Tuesday, April 24, 2007

A quality festival

The festival of plays presented by Toto Funds The Arts showcased three very different versions of quality English theatre

INTERESTING PLOT The Hare and The Tortoise was visually engaging

Toto Funds The Arts recently presented a festival of three plays at Ranga Shankara. TFA, Rafiki and Adishakti Laboratory presented works of Ionesco (Exit the King), Fugard (The Island) and an original play called The Hare and The Tortoise directed by Anmol Vellani, Rafiki and Veenapani Chawla respectively.

"Exit the King" by Ionesco presents no new surprise or twist. The king, Berenger (Sanjay Iyer) is a larger-than-life king who has lived 400 years. On the day of his death — when the play begins — however, he is no longer the king whose domain captured millions of people, but rules a failing kingdom. His only desire, however, is to live on forever, and he will barter his kingdom for longevity, even if it means living alone for an eternity.

What is special about the play is the way Ionesco connects death and its inevitability to the politics of the day. Berenger is very relatable to leaders of the past as well as the present. The people around the king also nicely represent society at large. Heightening the effect were some beautifully executed moments, such as the end, where Berenger's first wife Margarite (Suman) leads him into his after life. The production, for the most part, tried to stay true to the absurd and farcical nature of the original play, setting the play in an old jazz bar with contemporary techno music. Sanjay Iyer as the King Berenger brought great energy to the stage and occupied much of the limelight. His portrayal of the narcissist king, alternating crisply between bouts of pathos, enthusiasm, fear and confidence, was captivating. Suman's singing parts and the lighting also helped make the play memorable.

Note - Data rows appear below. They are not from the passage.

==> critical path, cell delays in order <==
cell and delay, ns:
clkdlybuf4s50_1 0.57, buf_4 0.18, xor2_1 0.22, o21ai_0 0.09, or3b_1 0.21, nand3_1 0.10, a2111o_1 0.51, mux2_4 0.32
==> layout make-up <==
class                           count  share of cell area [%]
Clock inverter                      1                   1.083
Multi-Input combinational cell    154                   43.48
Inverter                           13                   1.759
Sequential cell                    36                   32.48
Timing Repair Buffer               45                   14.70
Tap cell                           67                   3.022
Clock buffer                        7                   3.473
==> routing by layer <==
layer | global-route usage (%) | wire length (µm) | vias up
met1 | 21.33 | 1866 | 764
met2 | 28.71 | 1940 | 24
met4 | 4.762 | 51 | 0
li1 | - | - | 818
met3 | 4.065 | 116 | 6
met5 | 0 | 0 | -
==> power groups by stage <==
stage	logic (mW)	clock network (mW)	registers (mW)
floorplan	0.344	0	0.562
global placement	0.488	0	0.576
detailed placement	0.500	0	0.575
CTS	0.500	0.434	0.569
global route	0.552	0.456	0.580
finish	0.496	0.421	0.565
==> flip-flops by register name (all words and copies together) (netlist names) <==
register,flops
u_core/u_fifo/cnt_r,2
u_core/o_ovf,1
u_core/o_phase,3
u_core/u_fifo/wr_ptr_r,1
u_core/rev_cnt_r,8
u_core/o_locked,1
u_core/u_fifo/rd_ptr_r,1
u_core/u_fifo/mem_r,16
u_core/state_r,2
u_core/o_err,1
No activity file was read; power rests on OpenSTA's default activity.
==> src/rtl/uart_tx_arbiter.sv <==
// Shares one byte-wide UART transmitter between NREQ message sources, one message per grant.
// Define UART_ARB_FIXED_PRIO_EN for fixed lowest-index-wins arbitration instead of round-robin.
module uart_tx_arbiter #(
    parameter int unsigned NREQ      = 4,
    parameter int unsigned MAX_BURST = 16,
    parameter int unsigned IDLE_GAP  = 2
) (
    input  logic              CP,
    input  logic              RST,
    input  logic [NREQ-1:0]   req,
    input  logic [8*NREQ-1:0] req_data,
    input  logic [NREQ-1:0]   req_last,
    output logic [NREQ-1:0]   req_ack,
    output logic [NREQ-1:0]   grant,
    output logic              tx_start,
    output logic [7:0]        tx_data,
    input  logic              tx_busy
);
    localparam int unsigned PW = (NREQ > 1) ? $clog2(NREQ) : 1;

    typedef enum logic [2:0] {
        IDLE,
        SEND,
        WAIT_HI,
        WAIT_LO,
        GAP
    } state_t;

    state_t        state;
    logic [PW-1:0] gidx;
    logic          msg_last;
    logic [7:0]    burst;
    logic [3:0]    gap_cnt;

`ifndef UART_ARB_FIXED_PRIO_EN
    logic [PW-1:0] rr_ptr;
    logic [PW-1:0] next_ptr;
`endif

    logic [7:0]    req_bytes [NREQ];
    logic          pick_found;
    logic [PW-1:0] pick_idx;
    logic [PW-1:0] scan_idx;
    logic          release_now;

    function automatic logic [NREQ-1:0] onehot(input logic [PW-1:0] idx);
        logic [NREQ-1:0] v;
        v      = '0;
        v[idx] = 1'b1;
        return v;
    endfunction

    always_comb begin
        for (int unsigned i = 0; i < NREQ; i++) begin
            req_bytes[i] = req_data[8*i +: 8];
        end
    end

    // Scan starts at rr_ptr (or index 0 for fixed priority); first requester found wins.
    always_comb begin
        pick_found = 1'b0;
        pick_idx   = '0;
        scan_idx   = '0;
        for (int unsigned i = 0; i < NREQ; i++) begin
`ifdef UART_ARB_FIXED_PRIO_EN
            scan_idx = PW'(i);
`else
            scan_idx = PW'((32'(rr_ptr) + i) % NREQ);
`endif
            if (!pick_found && req[scan_idx]) begin
                pick_found = 1'b1;
                pick_idx   = scan_idx;
            end
        end
    end

`ifndef UART_ARB_FIXED_PRIO_EN
    always_comb begin
        next_ptr = PW'((32'(gidx) + 32'd1) % NREQ);
    end
`endif

    // Release points are shared by SEND (owner dropped req) and WAIT_LO (byte finished).
    always_comb begin
        release_now = 1'b0;
        if (state == SEND && !req[gidx]) begin
            release_now = 1'b1;
        end else if (state == WAIT_LO && !tx_busy &&
                     (msg_last || burst == 8'(MAX_BURST) || !req[gidx])) begin
            release_now = 1'b1;
        end
    end

    always_ff @(posedge CP) begin
        if (RST) begin
            state    <= IDLE;
            grant    <= '0;
            req_ack  <= '0;
            tx_start <= 1'b0;
            tx_data  <= '0;
            gidx     <= '0;
            msg_last <= 1'b0;
            burst    <= '0;
            gap_cnt  <= '0;
`ifndef UART_ARB_FIXED_PRIO_EN
            rr_ptr   <= '0;
`endif
        end else begin
            req_ack  <= '0;
            tx_start <= 1'b0;
            if (release_now) begin
                grant   <= '0;
`ifndef UART_ARB_FIXED_PRIO_EN
                rr_ptr  <= next_ptr;
`endif
                gap_cnt <= 4'(IDLE_GAP);
                state   <= (IDLE_GAP == 0) ? IDLE : GAP;
            end else begin
                unique case (state)
                    IDLE: begin
                        if (pick_found) begin
                            grant <= onehot(pick_idx);
                            gidx  <= pick_idx;
                            burst <= '0;
                            state <= SEND;
                        end
                    end
                    SEND: begin
                        if (!tx_busy) begin
                            tx_start <= 1'b1;
                            req_ack  <= onehot(gidx);
                            tx_data  <= req_bytes[gidx];
                            msg_last <= req_last[gidx];
                            if (burst != 8'(MAX_BURST)) begin
                                burst <= burst + 8'd1;
                            end
                            state <= WAIT_HI;
                        end
                    end
                    WAIT_HI: begin
                        if (tx_busy) begin
                            state <= WAIT_LO;
                        end
                    end
                    WAIT_LO: begin
                        if (!tx_busy) begin
                            state <= SEND;
                        end
                    end
                    GAP: begin
                        gap_cnt <= gap_cnt - 4'd1;
                        if (gap_cnt <= 4'd1) begin
                            state <= IDLE;
                        end
                    end
                    default: state <= IDLE;
                endcase
            end
        end
    end

endmodule
<file path="src/rtl/obuf_if.sv">
// obuf_if: bundles the load side and the streaming side of the output buffer.
//   i_load        load strobe for a full vector
//   i_data        vector to capture, element k is word k
//   o_load_ready  buffer idle, a load will be accepted
//   o_valid       o_data holds a valid word
//   i_ready       consumer accepts o_data
//   o_data        current output word
//   o_last        o_data is the final word of the vector
// Modports: slave = buffer side, master = producer/consumer side.
interface obuf_if #(
  parameter int datatype_size = 8,
  parameter int fifo_length   = 5
);
  logic                                        i_load;
  logic [fifo_length-1:0][datatype_size-1:0]   i_data;
  logic                                        o_load_ready;
  logic                                        o_valid;
  logic                                        i_ready;
  logic [datatype_size-1:0]                    o_data;
  logic                                        o_last;

  modport slave (
    input  i_load, i_data, i_ready,
    output o_load_ready, o_valid, o_data, o_last
  );

  modport master (
    output i_load, i_data, i_ready,
    input  o_load_ready, o_valid, o_data, o_last
  );
endinterface

</file>
<file path="src/rtl/obuf.sv">
// obuf: output-side vector buffer. Captures a whole vector in one cycle and
// then streams it out word 0 first over a valid/ready handshake.
//   clk    rising-edge clock
//   rst_n  asynchronous active-low reset
//   bus    obuf_if slave modport (load strobe/vector, stream outputs)
//
// state  | meaning
// -------+----------------------------------------------------------
// IDLE   | buffer empty, o_load_ready=1, waits for i_load
// SHIFT  | presenting r_buf[r_idx], advances on each handshake
module obuf #(
  parameter int datatype_size = 8,
  parameter int fifo_length   = 5
) (
  input  logic  clk,
  input  logic  rst_n,
  obuf_if.slave bus
);

  localparam int                IDX_W    = (fifo_length > 1) ? $clog2(fifo_length) : 1;
  localparam logic [IDX_W-1:0]  LAST_IDX = IDX_W'(fifo_length - 1);

  typedef enum logic {
    S_IDLE  = 1'b0,
    S_SHIFT = 1'b1
  } state_t;

  state_t                   r_state;
  state_t                   w_state_nxt;
  logic [IDX_W-1:0]         r_idx;
  logic [IDX_W-1:0]         w_idx_nxt;
  logic [datatype_size-1:0] r_buf [fifo_length];
  logic                     w_load_en;
  logic                     w_at_last;

  assign w_at_last = (r_idx == LAST_IDX);

  // State and index register
  always_ff @(posedge clk or negedge rst_n) begin
    if (!rst_n) begin
      r_state <= S_IDLE;
      r_idx   <= '0;
    end else begin
      r_state <= w_state_nxt;
      r_idx   <= w_idx_nxt;
    end
  end

  // Next-state logic
  always_comb begin
    w_state_nxt = r_state;
    w_idx_nxt   = r_idx;
    w_load_en   = 1'b0;
    case (r_state)
      S_IDLE: begin
        // i_ready is irrelevant here: nothing is being offered.
        if (bus.i_load) begin
          w_load_en   = 1'b1;
          w_idx_nxt   = '0;
          w_state_nxt = S_SHIFT;
        end
      end
      S_SHIFT: begin
        // i_load is deliberately ignored while a vector is in flight.
        if (bus.i_ready) begin
          if (w_at_last) begin
            w_idx_nxt   = '0;
            w_state_nxt = S_IDLE;
          end else begin
            w_idx_nxt   = r_idx + 1'b1;
          end
        end
      end
      default: begin
        w_idx_nxt   = '0;
        w_state_nxt = S_IDLE;
      end
    endcase
  end

  // Vector storage, written only on the accepting edge
  always_ff @(posedge clk or negedge rst_n) begin
    if (!rst_n) begin
      for (int k = 0; k < fifo_length; k++) begin
        r_buf[k] <= '0;
      end
    end else if (w_load_en) begin
      for (int k = 0; k < fifo_length; k++) begin
        r_buf[k] <= bus.i_data[k];
      end
    end
  end

  // Outputs come from registered state only, so the consumer never sees a
  // combinational path from its own i_ready. o_data is forced to zero in
  // IDLE so stale words are never visible while o_valid is low.
  assign bus.o_valid      = (r_state == S_SHIFT);
  assign bus.o_load_ready = (r_state == S_IDLE);
  assign bus.o_last       = (r_state == S_SHIFT) && w_at_last;
  assign bus.o_data       = (r_state == S_SHIFT) ? r_buf[r_idx] : '0;

endmodule

</file>
<file path="src/flat_wrapper.sv">
// flat-port wrapper written by rule: the top's interface ports become plain ports
module obuf_flat 
#(
  parameter int datatype_size = 8,
  parameter int fifo_length   = 5
)
  (clk, rst_n, bus_i_load, bus_i_data, bus_i_ready, bus_o_load_ready, bus_o_valid, bus_o_data, bus_o_last);
  obuf_if #(.datatype_size(datatype_size), .fifo_length(fifo_length)) bus_i ();
  input  logic clk;
  input  logic rst_n;
  input wire logic [$bits(bus_i.i_load)-1:0] bus_i_load;
  input wire logic [$bits(bus_i.i_data)-1:0] bus_i_data;
  input wire logic [$bits(bus_i.i_ready)-1:0] bus_i_ready;
  output wire logic [$bits(bus_i.o_load_ready)-1:0] bus_o_load_ready;
  output wire logic [$bits(bus_i.o_valid)-1:0] bus_o_valid;
  output wire logic [$bits(bus_i.o_data)-1:0] bus_o_data;
  output wire logic [$bits(bus_i.o_last)-1:0] bus_o_last;
  assign bus_i.i_load = bus_i_load;
  assign bus_i.i_data = bus_i_data;
  assign bus_i.i_ready = bus_i_ready;
  assign bus_o_load_ready = bus_i.o_load_ready;
  assign bus_o_valid = bus_i.o_valid;
  assign bus_o_data = bus_i.o_data;
  assign bus_o_last = bus_i.o_last;
  obuf #(.datatype_size(datatype_size), .fifo_length(fifo_length)) u_core (.clk(clk), .rst_n(rst_n), .bus(bus_i));
endmodule
</file>
<file path="config.mk">
export PLATFORM = sky130hd
export DESIGN_NAME = obuf_flat
export DESIGN_NICKNAME = d
export VERILOG_FILES = /design/src/rtl/obuf_if.sv /design/src/rtl/obuf.sv /design/src/flat_wrapper.sv
export SDC_FILE = /design/constraint.sdc
export NUM_CORES = 1
export LEC_CHECK = 0
export ABC_CLOCK_PERIOD_IN_PS = 4500
export CELL_PAD_IN_SITES_DETAIL_PLACEMENT = 0
export CELL_PAD_IN_SITES_GLOBAL_PLACEMENT = 1
export CORE_MARGIN = 3
export CORE_UTILIZATION = 42
export CTS_CLUSTER_SIZE = 25
export DETAILED_ROUTE_END_ITERATION = 10
export HOLD_SLACK_MARGIN = 0.1
export PLACE_DENSITY_LB_ADDON = 0.05
export SLEW_MARGIN = 20
export SYNTH_ARGS = -nofsm -noshare
export SYNTH_HDL_FRONTEND = slang
export SYNTH_SLANG_ARGS = --single-unit
</file>
<file path="constraint.sdc">
create_clock -name clk -period 4.5 [get_ports clk]
set_clock_uncertainty 0.05 [all_clocks]
set_input_delay 0.9 -clock clk [delete_from_list [all_inputs] [get_ports clk]]
set_output_delay 0.9 -clock clk [all_outputs]
set_load 0.02 [all_outputs]
</file>
=== Word-level counts from Yosys, hierarchy flattened ===
Cells that the tools add are included.

* Shift-type cells: 0
* Eq/ne operators: 3
* Add/subtract/negate cells: 1
* Bitwise logic cells: 2
* Reductions and logical operators: 2
* Muxes and demuxes: 13
* Magnitude comparators: 1
* Multiply operators: 0
* Divide/modulo/power cells: 0

{| class="wikitable"
|+ Operators by type and width
! operator !! number
|-
| 8-bit binary-select mux with 3-bit select || 1
|-
| 8-bit two-way mux || 3
|-
| 3-bit two-way mux || 3
|-
| 3-bit one-hot mux with 2 select lines || 1
|-
| 4-bit greater-or-equal comparator, second input constant || 1
|-
| 1-bit two-way mux || 4
|-
| 2-bit != test, second input constant || 2
|-
| 3-bit inverter with 4-bit output || 1
|-
| 3-bit by 1-bit adder with 3-bit output, second input constant || 1
|-
| 3-bit == test, second input constant || 1
|-
| 1-bit one-hot mux with 2 select lines || 1
|-
| 2-bit AND reduction || 1
|-
| 1-bit logical AND || 1
|-
| 1-bit inverter || 1
|}

* Output and inout port bits: 11
* Memories kept: 0
* ROM bits: 0
* Bits in writable memories: 0
* Bits in registers: 44
* Word-level logic and storage cells: 29
* Latch bits: 0

=== Depth between registers and ports, before layout ===
* Word-level depth: 5
* Gate-level depth with buffers: 7

=== Worst setup path after synthesis ===
OpenSTA, ideal clock, no wires.

* Path type: register -> output
* Start point: register u_core.r_state, in the netlist u_core.bus.o_valid
* End point: output port bus_o_data[6]
* Setup slack: 2.242 ns
* Cell stages (with the launch flop): 6
* Buffers on the path: 2
* Data required time: 3.550 ns
* Data arrival time: 1.308 ns
* Cells stage by stage: dfrtp_1 -> buf_4 -> and3b_1 -> clkbuf_2 -> a222oi_1 -> inv_1

* Longest elaborated chain between the ends: 1

{| class="wikitable"
|+ RTL lines
! what !! line !! text
|-
| start: declaration || obuf.sv:28 || <nowiki>state_t r_state;</nowiki>
|-
| start signal: assignment || obuf.sv:44 || <nowiki>r_state <= w_state_nxt;</nowiki>
|-
| 8-bit two-way mux || obuf.sv:100 || <nowiki>assign bus.o_data = (r_state == S_SHIFT) ? r_buf[r_idx] : '0;</nowiki>
|-
| end: declaration || flat_wrapper.sv:16 || <nowiki>output wire logic [$bits(bus_i.o_data)-1:0] bus_o_data;</nowiki>
|}

Every way passes these cells.

=== Final worst setup path ===
* Start point: register u_core.r_idx[1]
* End point: output port bus_o_data[6]

* Longest elaborated chain between the ends: 5

{| class="wikitable"
|+ RTL lines
! what !! line !! text
|-
| start: declaration || obuf.sv:30 || <nowiki>logic [IDX_W-1:0] r_idx;</nowiki>
|-
| start signal: assignment || obuf.sv:45 || <nowiki>r_idx <= w_idx_nxt;</nowiki>
|-
| 3-bit inverter with 4-bit output (implied by the code) || obuf.sv:100 ||
|-
| 8-bit binary-select mux with 3-bit select || obuf.sv:100 ||
|-
| 8-bit two-way mux (implied by the code) (2 in a row) || obuf.sv:100 ||
|-
| 8-bit two-way mux || obuf.sv:100 ||
|}

Every way passes these cells. The select of a mux whose other input is x is not followed.

==> impl_metrics.json <==
{
  "post-route-period-util_pct": 80.7,
  "rows": 25,
  "insertion_delay_ns": 0.29,
  "critical_path.startpoint": "u_core.r_idx[1]$_DFFE_PN0P_",
  "die-area_mm2": 0.00595,
  "drv_cap": 0,
  "path_clk_slew_ns": 0.08,
  "cts-root-buf": "clkbuf_8",
  "vias": 1391,
  "antenna_found_initial": 0,
  "ys_ff_latch": 44,
  "synth-xor-area-share_pct": 0,
  "vias_per_cell": 5.04,
  "cts_tree": "done",
  "finalSetupViolations": 0,
  "status": "complete, no violations",
  "finalNonFillerCells": 276,
  "syn-num-nets": 201,
  "grtUsageTotal_pct": 15.1,
  "fillers": 425,
  "rsz0062_at_grt": "no",
  "ctsResizeCount": 0,
  "slew_viol_final": 0,
  "final_cell_mix": "clkdlybuf4s50_1 (53), dfrtp_1 (44), mux2_2 (27), mux2_1 (21), nand2_1 (16)",
  "ys_types": 27,
  "grt_pass1_vias": 1504,
  "die_h_um": 77.1,
  "synthMuxAreaShare_pct": 31.5,
  "synthArstFlopShare_pct": 100,
  "nNetsFinal": 255,
  "synthCells": 155,
  "endpoint_kind": "primary output",
  "period_minus_slack_ns": 3.63,
  "cts.path.max_buffers": 2,
  "cts_buffers": 5,
  "avgSynthCellArea_um2": 13.7,
  "syn_to_final_growth_pct": 31.4,
  "critPathArrivalTime_ns": 2.68,
  "yosysSeqAreaShare_pct": 51.8,
  "critPathLaunchType": "flop",
  "first_iter_violations": 66,
  "r2r_start": "u_core.r_idx[1]$_DFFE_PN0P_",
  "drt_pass1_iterations": 4,
  "drive_gt1_share_pct": 23.0,
  "finalSetupTns_ns": 0,
  "io_buffers": 54,
  "routed_wl_um": 4290,
  "ys.flop_type": "dfrtp_1",
  "hpwlAfterDp_um": 2930,
  "synth_area_mm2": 0.00213,
  "hold_viol_final": 0,
  "io_pins": 55,
  "postCtsHoldBufs": 0,
  "mostFrequentLayoutCell": "clkdlybuf4s50_1",
  "yosys.area_share.adder_pct": 1.18,
  "start_util_pct": 44.1,
  "max_slew_margin_pct": 33.0,
  "synth_edf_count": 0,
  "leakage_nw": 1.21,
  "grt_max_degree": 45,
  "die_w_um": 77.1,
  "synth_top_family_by_area": "multiplexers",
  "drc": 0,
  "post_cts_buffers": 0,
  "p_per_area_mw_per_mm2": 655,
  "crit_required_ns": 3.55,
  "diodes": 0,
  "worst_slew_pin_slew_ns": 1.00,
  "wl_per_cell_um": 15.5,
  "worstHoldStart": "u_core.r_buf[31]$_DFFE_PN0P_",
  "core_area_mm2": 0.00482,
  "detail-route-antenna-nets": 0,
  "ir_worst_vdd_v": 0.000323,
  "yosys.area_share.simple_pct": 5.77,
  "worst-setup-path-type": "reg2out",
  "hp-class": "reg2reg",
  "clock_sinks": 44,
  "place.gp.congestion": 0.708,
  "max_freq_mhz": 275,
  "grt_pass1_wl_um": 7020,
  "path_max_fanout": 20,
  "cts.htree.levels": 2,
  "synth-compound-area-share_pct": 5.00,
  "yosysWarnings": 0,
  "grt_remaining_overflow": 0,
  "dp_cells": 268
}
final timing paths:
kind                       slack (ns)  cells past startpoint                            to
min reg2reg                      0.43                      1  u_core.r_buf[31]$_DFFE_PN0P_
max                              0.87                      5                 bus_o_data[6]
min                              0.43                      1  u_core.r_buf[31]$_DFFE_PN0P_
min in group asynchronous        0.55                      1  u_core.bus.o_valid$_DFF_PN0_
max in group asynchronous        3.46                      1  u_core.r_buf[16]$_DFFE_PN0P_
max reg2reg                      2.59                      5   u_core.r_idx[2]$_DFFE_PN0P_
cell families after synthesis:
| kind of cell | Yosys count |
|---|---|
| compound gates | 14 |
| fa+ha+maj | 2 |
| buf+inv | 14 |
| flops | 44 |
| mux | 57 |
| simple gates | 24 |
worst max-delay path: stages, from the launching register on:
cell	delay [ns]
dfrtp_1	1.01
nor4bb_2	0.19
buf_4	0.23
a222oi_1	0.36
inv_1	0.07
clkdlybuf4s50_1	0.54
sequential cells by signal, summed over array words and instances (netlist names):
register	flops
u_core.bus.o_valid	1
u_core.r_buf	40
u_core.r_idx	3
routing by layer:
metal | GRT usage (%) | routed length, um | vias to the layer above
li1 | - | - | 655
met1 | 18.1 | 1880 | 686
met2 | 25.6 | 2110 | 45
met3 | 4.11 | 231 | 5
met4 | 5.87 | 59 | 0
met5 | 0 | 0 | -
power by group:
part | internal (mW) | leakage, nW | total, mW | switching, mW
Sequential | 0.587 | 0.531 | 0.739 | 0.151
Clock | 0.106 | 0.0410 | 0.227 | 0.122
Combinational | 0.519 | 0.642 | 0.863 | 0.344
per-stage QoR:
step	util (%)	hold WS, ns	instance area, um2	total power [mW]	setup slack (ns)
CTS	57.4	0.442	2760	1.85	0.827
global route	58.0	0.460	2790	1.96	0.660
global placement	55.7	0.416	2690	1.58	1.25
detailed placement	55.7	0.425	2690	1.62	1.15
finish	58.0	0.434	2790	1.83	0.868
floorplan	-	0.402	2130	1.32	2.24
cell type report:
class,instances,area [um2],share of cell area [%]
clock buffer,6,72.6,2.60
clock inverter,1,5.00,0.179
inverter,5,18.8,0.672
multi-input combinational,97,938,33.6
sequential,44,1100,39.4
tap,67,83.8,3.00
timing repair buffer,56,573,20.5
cell usage after synthesis, types with 2 or more instances:
| master | instances | area (um2) |
|---|---|---|
| a22oi_1 | 6 | 45.0 |
| buf_4 | 6 | 45.0 |
| dfrtp_1 | 44 | 1100 |
| ha_1 | 2 | 25.0 |
| inv_1 | 5 | 18.8 |
| mux2_1 | 21 | 236 |
| mux2_2 | 27 | 304 |
| mux2_4 | 8 | 120 |
| nand2_1 | 16 | 60.1 |
| nor2_1 | 2 | 7.51 |
| o21ai_1 | 2 | 10.0 |
Note: power is estimated with default switching activity, not from simulation.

Athol Fugard's "The Island", performed by Sachin Gurjale and Anish Victor was possibly the highlight of the festival. Though highly verbose in its construction, the play manages to hold one's attention easily. Like most of Athol Fugard's plays this one too centres on the struggles of African men in the time of the Apartheid. Here two common men are trapped in a jail, for rebelling against the Apartheid. They have to perform a piece form the Greek play Antigone in front of their officers.

The play is beautifully written to show the conflicts between the heart and the head, between feeling and the reason - the same conflict in Antigone. Being personally right and politically wrong is true to the prisoners as to Antigone. Gurjale and Victor as John and Winston present this subtle yet strong similarity with much ease. The longing for freedom, the anxiety of a father, lover, friend and son, jealousy and angst are all evoked powerfully. What is also interesting is the way in which light has been used realistically almost like a character in the play. There are parts when the actors are submerged in darkness, like at the very beginning when the two prisoners work on the beach as a part of their punishment for rebelling in the prison.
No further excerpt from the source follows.